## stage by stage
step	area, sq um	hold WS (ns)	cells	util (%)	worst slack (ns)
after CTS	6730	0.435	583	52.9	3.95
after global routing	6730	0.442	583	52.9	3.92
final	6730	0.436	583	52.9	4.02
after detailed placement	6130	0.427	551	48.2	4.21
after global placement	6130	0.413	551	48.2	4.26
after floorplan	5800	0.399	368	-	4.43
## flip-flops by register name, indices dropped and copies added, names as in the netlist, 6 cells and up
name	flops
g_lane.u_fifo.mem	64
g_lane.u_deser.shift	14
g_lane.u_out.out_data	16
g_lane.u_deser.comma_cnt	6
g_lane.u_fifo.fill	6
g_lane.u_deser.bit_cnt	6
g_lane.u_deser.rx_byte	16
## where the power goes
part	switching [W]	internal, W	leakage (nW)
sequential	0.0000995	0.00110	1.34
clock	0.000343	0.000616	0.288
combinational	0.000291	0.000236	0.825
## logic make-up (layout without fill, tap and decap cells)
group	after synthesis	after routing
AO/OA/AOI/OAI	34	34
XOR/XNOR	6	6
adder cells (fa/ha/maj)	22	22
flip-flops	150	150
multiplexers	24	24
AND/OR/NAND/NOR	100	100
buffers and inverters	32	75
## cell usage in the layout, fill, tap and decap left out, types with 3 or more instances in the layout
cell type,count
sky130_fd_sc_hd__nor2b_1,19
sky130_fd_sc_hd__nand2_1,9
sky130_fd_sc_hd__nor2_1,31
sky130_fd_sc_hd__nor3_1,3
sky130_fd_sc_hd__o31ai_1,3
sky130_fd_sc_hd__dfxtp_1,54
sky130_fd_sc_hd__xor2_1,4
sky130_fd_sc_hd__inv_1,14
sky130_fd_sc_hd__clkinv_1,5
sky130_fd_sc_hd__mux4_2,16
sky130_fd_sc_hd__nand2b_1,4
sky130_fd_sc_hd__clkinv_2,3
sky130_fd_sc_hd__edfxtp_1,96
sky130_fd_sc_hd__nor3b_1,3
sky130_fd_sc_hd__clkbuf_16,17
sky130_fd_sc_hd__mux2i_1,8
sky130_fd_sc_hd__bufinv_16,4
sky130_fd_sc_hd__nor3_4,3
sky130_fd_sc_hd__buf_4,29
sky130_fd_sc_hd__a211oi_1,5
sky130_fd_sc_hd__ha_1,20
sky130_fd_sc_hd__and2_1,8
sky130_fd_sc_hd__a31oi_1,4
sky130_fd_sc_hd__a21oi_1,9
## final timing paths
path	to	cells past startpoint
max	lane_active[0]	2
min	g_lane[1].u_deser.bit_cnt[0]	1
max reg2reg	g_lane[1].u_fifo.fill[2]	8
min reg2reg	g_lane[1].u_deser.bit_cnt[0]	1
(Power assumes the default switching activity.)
**src/hdl/t07_mmio_config.svh**
```systemverilog
`ifndef T07_MMIO_CONFIG_SVH
`define T07_MMIO_CONFIG_SVH

// upper bounds of the memory map windows, inclusive unless noted
`define T07_INSTR_TOP 32'd1024  // last instruction address
`define T07_REG_TOP   32'd1056  // last peripheral register address
`define T07_DATA_TOP  32'd1792  // last data address
`define T07_TFT_END   32'd2048  // first address past the display window

// top byte placed on every off-chip memory address
`define T07_MEM_PREFIX 8'h33

// peripheral register file depth
`define T07_REG_COUNT 32

`endif

```
**src/hdl/t07_mmio_pkg.sv**
```systemverilog
package t07_mmio_pkg;

    // operation presented by the cpu core
    typedef enum logic [1:0] {
        op_write = 2'b01,  // store to a mapped address
        op_read  = 2'b10,  // load from a mapped address
        op_idle  = 2'b11   // nothing requested
    } mem_op_e;

    // operation sent on to the instruction/data memory
    typedef enum logic [1:0] {
        ext_read_instr = 2'b00,  // instruction fetch
        ext_write      = 2'b01,  // data store
        ext_read_data  = 2'b10,  // data load
        ext_idle       = 2'b11   // memory not addressed
    } ext_op_e;

    // address windows of the memory map
    typedef enum logic [2:0] {
        rgn_instr,  // 0 .. 1024
        rgn_reg,    // 1025 .. 1056
        rgn_data,   // 1057 .. 1792
        rgn_tft,    // 1793 .. 2047
        rgn_none    // anything above
    } region_e;

    // wishbone master sequencing
    typedef enum logic [1:0] {
        wb_idle,     // waiting for a request
        wb_bus,      // cyc/stb out, waiting for ack
        wb_done,     // result valid for one cycle
        wb_release   // hold off until the request drops
    } wb_state_e;

endpackage

```
**src/hdl/t07_mmio.sv**
```systemverilog
`include "t07_mmio_config.svh"

module t07_mmio (
    input  t07_mmio_pkg::mem_op_e op,           // cpu operation
    input  logic [31:0]           addr,         // cpu address, pc on fetches
    input  logic [31:0]           wdata,        // store data from cpu
    input  logic                  fetch_read,   // instruction fetch strobe
    input  logic [31:0]           mem_rdata,    // data captured by the bus master
    input  logic                  mem_busy,     // bus master still working
    input  logic [31:0]           reg_rdata,    // peripheral register data
    input  logic                  reg_ack,      // peripheral read answered
    input  logic                  tft_ack,      // display accepted the write
    output logic                  busy,         // stall for the cpu
    output logic [31:0]           rdata,        // load result
    output logic [31:0]           instruction,  // fetched instruction
    output t07_mmio_pkg::ext_op_e ext_op,       // request to the bus master
    output logic [31:0]           ext_addr,
    output logic [31:0]           ext_wdata,
    output logic                  reg_rd,       // peripheral register read
    output logic [4:0]            reg_addr,
    output logic                  tft_wr,       // display write strobe
    output logic [31:0]           tft_addr,
    output logic [31:0]           tft_wdata
);

    t07_mmio_pkg::region_e region;  // window the address falls in
    logic                  is_read;  // load requested
    logic                  is_write;  // store requested
    logic [31:0]           mem_addr;  // address in off-chip memory space

    assign is_read  = (op == t07_mmio_pkg::op_read);
    assign is_write = (op == t07_mmio_pkg::op_write);
    assign mem_addr = {`T07_MEM_PREFIX, addr[23:0]};  // memory lives behind the prefix byte

    always_comb begin  // window decode, boundaries are inclusive tops
        if (addr <= `T07_INSTR_TOP) begin
            region = t07_mmio_pkg::rgn_instr;
        end else if (addr <= `T07_REG_TOP) begin
            region = t07_mmio_pkg::rgn_reg;
        end else if (addr <= `T07_DATA_TOP) begin
            region = t07_mmio_pkg::rgn_data;
        end else if (addr < `T07_TFT_END) begin
            region = t07_mmio_pkg::rgn_tft;
        end else begin
            region = t07_mmio_pkg::rgn_none;
        end
    end

    always_comb begin
        busy        = 1'b0;  // unmapped never stalls
        rdata       = 32'd0;
        instruction = 32'd0;
        ext_op      = t07_mmio_pkg::ext_idle;
        ext_addr    = 32'd0;
        ext_wdata   = 32'd0;
        reg_rd      = 1'b0;
        reg_addr    = 5'd0;
        tft_wr      = 1'b0;
        tft_addr    = 32'd0;
        tft_wdata   = 32'd0;

        case (region)
            t07_mmio_pkg::rgn_instr: begin
                if (fetch_read) begin  // only fetches reach the instruction area
                    ext_op      = t07_mmio_pkg::ext_read_instr;
                    ext_addr    = mem_addr;
                    busy        = mem_busy;
                    instruction = mem_rdata;  // goes to fetch, not to rdata
                end
            end
            t07_mmio_pkg::rgn_reg: begin
                if (is_read) begin  // window is read-only for the cpu
                    reg_rd   = 1'b1;
                    reg_addr = addr[4:0] - 5'(`T07_INSTR_TOP + 1);  // 1025 is register 0
                    busy     = !reg_ack;
                    rdata    = reg_rdata;
                end
            end
            t07_mmio_pkg::rgn_data: begin
                if (is_write) begin
                    ext_op    = t07_mmio_pkg::ext_write;
                    ext_addr  = mem_addr;
                    ext_wdata = wdata;
                    busy      = mem_busy;
                end else if (is_read) begin
                    ext_op   = t07_mmio_pkg::ext_read_data;
                    ext_addr = mem_addr;
                    busy     = mem_busy;
                    rdata    = mem_rdata;
                end
            end
            t07_mmio_pkg::rgn_tft: begin
                if (is_write) begin  // display cannot be read back
                    tft_wr    = 1'b1;
                    tft_addr  = addr;  // display decodes the full address
                    tft_wdata = wdata;
                    busy      = !tft_ack;  // held until the display answers
                end
            end
            default: ;  // out of map, everything stays idle
        endcase
    end

endmodule

```
**src/hdl/t07_wb_master.sv**
```systemverilog
module t07_wb_master (
    input  logic                  clk,
    input  logic                  rst,
    input  t07_mmio_pkg::ext_op_e ext_op,     // request from the decoder
    input  logic [31:0]           ext_addr,
    input  logic [31:0]           ext_wdata,
    input  logic                  wb_ack,     // slave ends the cycle
    input  logic [31:0]           wb_dat_r,
    output logic                  mem_busy,   // request not yet finished
    output logic [31:0]           mem_rdata,  // read data captured at ack
    output logic                  wb_cyc,
    output logic                  wb_stb,
    output logic                  wb_we,
    output logic [31:0]           wb_adr,
    output logic [31:0]           wb_dat_w
);

    t07_mmio_pkg::wb_state_e state;
    logic                    req;    // decoder is presenting an operation
    logic                    start;  // launch a bus cycle on this edge

    assign req   = (ext_op != t07_mmio_pkg::ext_idle);
    assign start = (state == t07_mmio_pkg::wb_idle) && req;

    // busy from the first request cycle, low from wb_done on
    assign mem_busy = start || (state == t07_mmio_pkg::wb_bus);

    always_ff @(posedge clk) begin
        if (rst) begin
            state  <= t07_mmio_pkg::wb_idle;
            wb_cyc <= 1'b0;
            wb_stb <= 1'b0;
        end else begin
            case (state)
                t07_mmio_pkg::wb_idle: begin
                    if (req) begin  // cyc and stb rise together
                        state  <= t07_mmio_pkg::wb_bus;
                        wb_cyc <= 1'b1;
                        wb_stb <= 1'b1;
                    end
                end
                t07_mmio_pkg::wb_bus: begin
                    if (wb_ack) begin  // both drop on the edge after ack
                        state  <= t07_mmio_pkg::wb_done;
                        wb_cyc <= 1'b0;
                        wb_stb <= 1'b0;
                    end
                end
                t07_mmio_pkg::wb_done: begin
                    state <= t07_mmio_pkg::wb_release;  // result seen by cpu this cycle
                end
                t07_mmio_pkg::wb_release: begin
                    if (!req) begin  // a held request must not run twice
                        state <= t07_mmio_pkg::wb_idle;
                    end
                end
                default: state <= t07_mmio_pkg::wb_idle;
            endcase
        end
    end

    always_ff @(posedge clk) begin
        if (start) begin  // address and data held for the whole cycle
            wb_we    <= (ext_op == t07_mmio_pkg::ext_write);
            wb_adr   <= ext_addr;
            wb_dat_w <= ext_wdata;
        end
        if ((state == t07_mmio_pkg::wb_bus) && wb_ack && !wb_we) begin
            mem_rdata <= wb_dat_r;  // fetch or data load
        end
    end

endmodule

```
**src/hdl/t07_ext_regs.sv**
```systemverilog
`include "t07_mmio_config.svh"

module t07_ext_regs (
    input  logic        clk,
    input  logic        rst,
    input  logic        reg_rd,     // cpu read request, held until ack
    input  logic [4:0]  reg_addr,
    input  logic        dev_wr,     // outside device write strobe
    input  logic [4:0]  dev_addr,
    input  logic [31:0] dev_wdata,
    output logic [31:0] reg_rdata,  // registered read data
    output logic        reg_ack     // one cycle after reg_rd
);

    logic [31:0] regs [`T07_REG_COUNT];  // peripheral registers
    logic        bypass;  // device writes the word being read

    assign bypass = dev_wr && (dev_addr == reg_addr);

    always_ff @(posedge clk) begin
        if (rst) begin
            for (int i = 0; i < `T07_REG_COUNT; i++) begin
                regs[i] <= 32'd0;
            end
        end else if (dev_wr) begin
            regs[dev_addr] <= dev_wdata;
        end
    end

    always_ff @(posedge clk) begin
        if (rst) begin
            reg_ack <= 1'b0;
        end else begin
            reg_ack <= reg_rd;  // stays up while the read is held
        end
    end

    always_ff @(posedge clk) begin
        if (reg_rd) begin
            if (bypass) begin
                reg_rdata <= dev_wdata;  // new value wins over the stored one
            end else begin
                reg_rdata <= regs[reg_addr];
            end
        end
    end

endmodule

```
**src/hdl/t07_mmio_top.sv**
```systemverilog
module t07_mmio_top (
    input  logic                  clk,
    input  logic                  rst,
    input  t07_mmio_pkg::mem_op_e op,           // cpu side
    input  logic [31:0]           addr,
    input  logic [31:0]           wdata,
    input  logic                  fetch_read,
    output logic                  busy,
    output logic [31:0]           rdata,
    output logic [31:0]           instruction,
    output logic                  wb_cyc,       // wishbone to memory
    output logic                  wb_stb,
    output logic                  wb_we,
    output logic [31:0]           wb_adr,
    output logic [31:0]           wb_dat_w,
    input  logic                  wb_ack,
    input  logic [31:0]           wb_dat_r,
    input  logic                  dev_wr,       // peripheral device side
    input  logic [4:0]            dev_addr,
    input  logic [31:0]           dev_wdata,
    output logic                  tft_wr,       // display side
    output logic [31:0]           tft_addr,
    output logic [31:0]           tft_wdata,
    input  logic                  tft_ack
);

    t07_mmio_pkg::ext_op_e ext_op;     // decoder to bus master
    logic [31:0]           ext_addr;
    logic [31:0]           ext_wdata;
    logic [31:0]           mem_rdata;  // bus master to decoder
    logic                  mem_busy;
    logic                  reg_rd;     // decoder to register file
    logic [4:0]            reg_addr;
    logic [31:0]           reg_rdata;  // register file to decoder
    logic                  reg_ack;

    t07_mmio t07_mmio_inst (
        .op          (op),
        .addr        (addr),
        .wdata       (wdata),
        .fetch_read  (fetch_read),
        .mem_rdata   (mem_rdata),
        .mem_busy    (mem_busy),
        .reg_rdata   (reg_rdata),
        .reg_ack     (reg_ack),
        .tft_ack     (tft_ack),
        .busy        (busy),
        .rdata       (rdata),
        .instruction (instruction),
        .ext_op      (ext_op),
        .ext_addr    (ext_addr),
        .ext_wdata   (ext_wdata),
        .reg_rd      (reg_rd),
        .reg_addr    (reg_addr),
        .tft_wr      (tft_wr),
        .tft_addr    (tft_addr),
        .tft_wdata   (tft_wdata)
    );

    t07_wb_master t07_wb_master_inst (
        .clk       (clk),
        .rst       (rst),
        .ext_op    (ext_op),
        .ext_addr  (ext_addr),
        .ext_wdata (ext_wdata),
        .wb_ack    (wb_ack),
        .wb_dat_r  (wb_dat_r),
        .mem_busy  (mem_busy),
        .mem_rdata (mem_rdata),
        .wb_cyc    (wb_cyc),
        .wb_stb    (wb_stb),
        .wb_we     (wb_we),
        .wb_adr    (wb_adr),
        .wb_dat_w  (wb_dat_w)
    );

    t07_ext_regs t07_ext_regs_inst (
        .clk       (clk),
        .rst       (rst),
        .reg_rd    (reg_rd),
        .reg_addr  (reg_addr),
        .dev_wr    (dev_wr),
        .dev_addr  (dev_addr),
        .dev_wdata (dev_wdata),
        .reg_rdata (reg_rdata),
        .reg_ack   (reg_ack)
    );

endmodule

```
**config.mk**
```make
export PLATFORM = sky130hd
export DESIGN_NAME = t07_mmio_top
export DESIGN_NICKNAME = d
export VERILOG_FILES = /design/src/hdl/t07_mmio_pkg.sv /design/src/hdl/t07_mmio.sv /design/src/hdl/t07_wb_master.sv /design/src/hdl/t07_ext_regs.sv /design/src/hdl/t07_mmio_top.sv
export VERILOG_INCLUDE_DIRS = /design/src /design/src/hdl
export SDC_FILE = /design/constraint.sdc
export NUM_CORES = 2
export LEC_CHECK = 0
export BUFFER_PORTS_ARGS = -buffer_cell sky130_fd_sc_hd__clkbuf_2
export CORE_ASPECT_RATIO = 0.7
export CORE_UTILIZATION = 25
export CTS_CLUSTER_DIAMETER = 40
export DETAILED_ROUTE_END_ITERATION = 6
export GPL_TIMING_DRIVEN = 1
export SLEW_MARGIN = 25
export SYNTH_ARGS = -nofsm -noshare
export SYNTH_HDL_FRONTEND = slang
export SYNTH_SLANG_ARGS = --single-unit
export TNS_END_PERCENT = 30
```
**constraint.sdc**
```tcl
create_clock -name clk -period 17.5 [get_ports clk]
set_input_delay 1.75 -clock clk [delete_from_list [all_inputs] [get_ports clk]]
set_output_delay 1.75 -clock clk [all_outputs]
set_load 0.01 [all_outputs]
```
### Word level (Yosys, flattened, before mapping)

Memories as Yosys holds them, arrays and structs flattened.
Cells that the tools add are included.

| operators by class | value |
|---|---|
| reduce and logical (&&, ||, !) cells | 14 |
| add/subtract/negate cells | 1 |
| mux-type cells | 50 |
| magnitude comparators | 4 |
| equal/unequal tests | 14 |

Operators by type and width:

| cell | number |
|---|---|
| 32-bit 2-to-1 mux | 12 |
| 32-bit case mux with 2 select lines | 2 |
| 32-bit by 11-bit <= comparator with 1-bit output (second input constant) | 3 |
| 30-bit 2-to-1 mux | 2 |
| 32-bit by 12-bit less-than comparator with 1-bit output (second input constant) | 1 |
| 32-bit OR reduction | 1 |
| 1-bit 2-to-1 mux | 18 |
| 5-bit 2-to-1 mux | 3 |
| 3-bit 2-to-1 mux | 4 |
| 2-bit 2-to-1 mux | 5 |
| 2-bit case mux with 4 select lines | 1 |
| 2-bit by 1-bit == test with 1-bit output (second input constant) | 3 |
| 2-bit == test (second input constant) | 3 |
| 3-bit by 2-bit == test with 1-bit output (second input constant) | 2 |
| 2-bit != test (second input constant) | 3 |
| 3-bit AND reduction | 2 |
| 5-bit == test | 1 |
| 5-bit by 1-bit subtractor with 5-bit output (second input constant) | 1 |
| 1-bit logical AND | 4 |
| 1-bit case mux with 4 select lines | 1 |
| 2-bit case mux with 2 select lines | 1 |
| 3-bit by 1-bit == test with 1-bit output (second input constant) | 1 |
| 1-bit logical NOT | 3 |
| 3-bit logical NOT | 1 |
| other kinds (5) | 5 |

| word-level totals | value |
|---|---|
| memories | 1 |
| input port bits | 141 |
| RAM bits | 1024 |
| register bits | 133 |

Memory list:

| memory | words | bits a word | read ports | clocked after memory_dff | write ports | line | source |
|---|---|---|---|---|---|---|---|
| t07_ext_regs_inst.regs | 32 | 32 | 1 | 0 | 32 | t07_ext_regs.sv:15 | `` logic [31:0] regs [`T07_REG_COUNT]; `` |

### Longest topological paths before layout

| logic depth | value |
|---|---|
| depth after elaboration | 13 |
| mapped depth | 19 |

### By module

Synthesis repeated with hierarchy kept, for this count alone.

| second synthesis, totals | value |
|---|---|
| cells, all modules | 3545 |
| area total of the unflattened synthesis | 53128.5 µm² |

By module, submodules not included:

| module | instances | cells each | area each (µm²) |
|---|---|---|---|
| t07_ext_regs | 1 | 3096 | 47825.9 |
| t07_wb_master | 1 | 130 | 3186.8 |
| t07_mmio | 1 | 319 | 2115.8 |

### Worst setup path before layout

OpenSTA, ideal clock, no wires.

| path | value |
|---|---|
| path type | input port to flip-flop |
| start | in addr[0] |
| end | reg t07_wb_master_inst.wb_cyc |
| setup time | 76 ps |
| required time | 17424 ps |
| path buffers | 4 |
| arrival time | 7551 ps |
| cell stages on the path | 14 |
| path slack | 9873 ps |
| path through | clkbuf_1 inv_2 buf_2 clkbuf_1 clkbuf_1 ha_1 nor4b_2 and4_1 mux2i_1 nor4b_1 a31oi_1 nor2b_1 o21ai_0 a21oi_1 |

| between the ends | value |
|---|---|
| cells in the longest elaborated chain, start to end | 10 |
| elaborated cells between the ends (all ways) | 14 |

RTL lines:

| item | line | source |
|---|---|---|
| from (decl) | t07_mmio_top.sv:5 | `input logic [31:0] addr,` |
| 32-bit by 12-bit less-than comparator with 1-bit output (no line) | n/a |  |
| 3-bit 2-to-1 mux | t07_mmio.sv:42 | `` end else if (addr < `T07_TFT_END) begin `` |
| 3-bit 2-to-1 mux | t07_mmio.sv:40 | `` end else if (addr <= `T07_DATA_TOP) begin `` |
| 3-bit 2-to-1 mux | t07_mmio.sv:38 | `` end else if (addr <= `T07_REG_TOP) begin `` |
| 3-bit 2-to-1 mux (*) | t07_mmio.sv:36 | `` if (addr <= `T07_INSTR_TOP) begin `` |
| 3-bit by 2-bit == test with 1-bit output / 3-bit logical NOT (equally long branches) | t07_mmio.sv:62 | `case (region)` |
| 2-bit case mux with 2 select lines (*) | t07_mmio.sv:62 |  |
| 2-bit != test (*) | t07_wb_master.sv:22 | `assign req = (ext_op != t07_mmio_pkg::ext_idle);` |
| 2-bit by 1-bit != test with 1-bit output (no line) (*) | n/a |  |
| 3-bit AND reduction (no line) (*) | n/a |  |
| to (signal assigned) | t07_wb_master.sv:31 | `wb_cyc <= 1'b0;` |
| to (signal assigned) | t07_wb_master.sv:38 | `wb_cyc <= 1'b1;` |
| to (signal assigned) | t07_wb_master.sv:45 | `wb_cyc <= 1'b0;` |
| to (decl) | t07_wb_master.sv:11 | `output logic wb_cyc,` |

Every way passes the cells marked *; elsewhere a longest branch is shown, timed or not.
A chain may end at the register's enable or synchronous reset.

### Worst setup path in the final report

| path | value |
|---|---|
| start | in addr[0] |
| end | out rdata[5] |

| between the ends | value |
|---|---|
| cells in the longest elaborated chain, start to end | 7 |
| elaborated cells between the ends (all ways) | 11 |

RTL lines:

| item | line | source |
|---|---|---|
| 32-bit by 12-bit less-than comparator with 1-bit output (no line) | n/a |  |
| 3-bit 2-to-1 mux | t07_mmio.sv:42 |  |
| 3-bit 2-to-1 mux | t07_mmio.sv:40 |  |
| 3-bit 2-to-1 mux | t07_mmio.sv:38 |  |
| 3-bit 2-to-1 mux (*) | t07_mmio.sv:36 |  |
| 3-bit by 2-bit == test with 1-bit output / 3-bit by 1-bit == test with 1-bit output (equally long branches) | t07_mmio.sv:62 |  |
| 32-bit case mux with 2 select lines (*) | t07_mmio.sv:62 |  |
| to (decl) | t07_mmio_top.sv:9 | `output logic [31:0] rdata,` |

Marks and branches as above.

Instructions for the task:
Set the material down exactly as written, starting at its first line. The line containing "sky130_fd_sc_hd__nor2b_1,19" is the last one to include.

Response box:
## stage by stage
step	area, sq um	hold WS (ns)	cells	util (%)	worst slack (ns)
after CTS	6730	0.435	583	52.9	3.95
after global routing	6730	0.442	583	52.9	3.92
final	6730	0.436	583	52.9	4.02
after detailed placement	6130	0.427	551	48.2	4.21
after global placement	6130	0.413	551	48.2	4.26
after floorplan	5800	0.399	368	-	4.43
## flip-flops by register name, indices dropped and copies added, names as in the netlist, 6 cells and up
name	flops
g_lane.u_fifo.mem	64
g_lane.u_deser.shift	14
g_lane.u_out.out_data	16
g_lane.u_deser.comma_cnt	6
g_lane.u_fifo.fill	6
g_lane.u_deser.bit_cnt	6
g_lane.u_deser.rx_byte	16
## where the power goes
part	switching [W]	internal, W	leakage (nW)
sequential	0.0000995	0.00110	1.34
clock	0.000343	0.000616	0.288
combinational	0.000291	0.000236	0.825
## logic make-up (layout without fill, tap and decap cells)
group	after synthesis	after routing
AO/OA/AOI/OAI	34	34
XOR/XNOR	6	6
adder cells (fa/ha/maj)	22	22
flip-flops	150	150
multiplexers	24	24
AND/OR/NAND/NOR	100	100
buffers and inverters	32	75
## cell usage in the layout, fill, tap and decap left out, types with 3 or more instances in the layout
cell type,count
sky130_fd_sc_hd__nor2b_1,19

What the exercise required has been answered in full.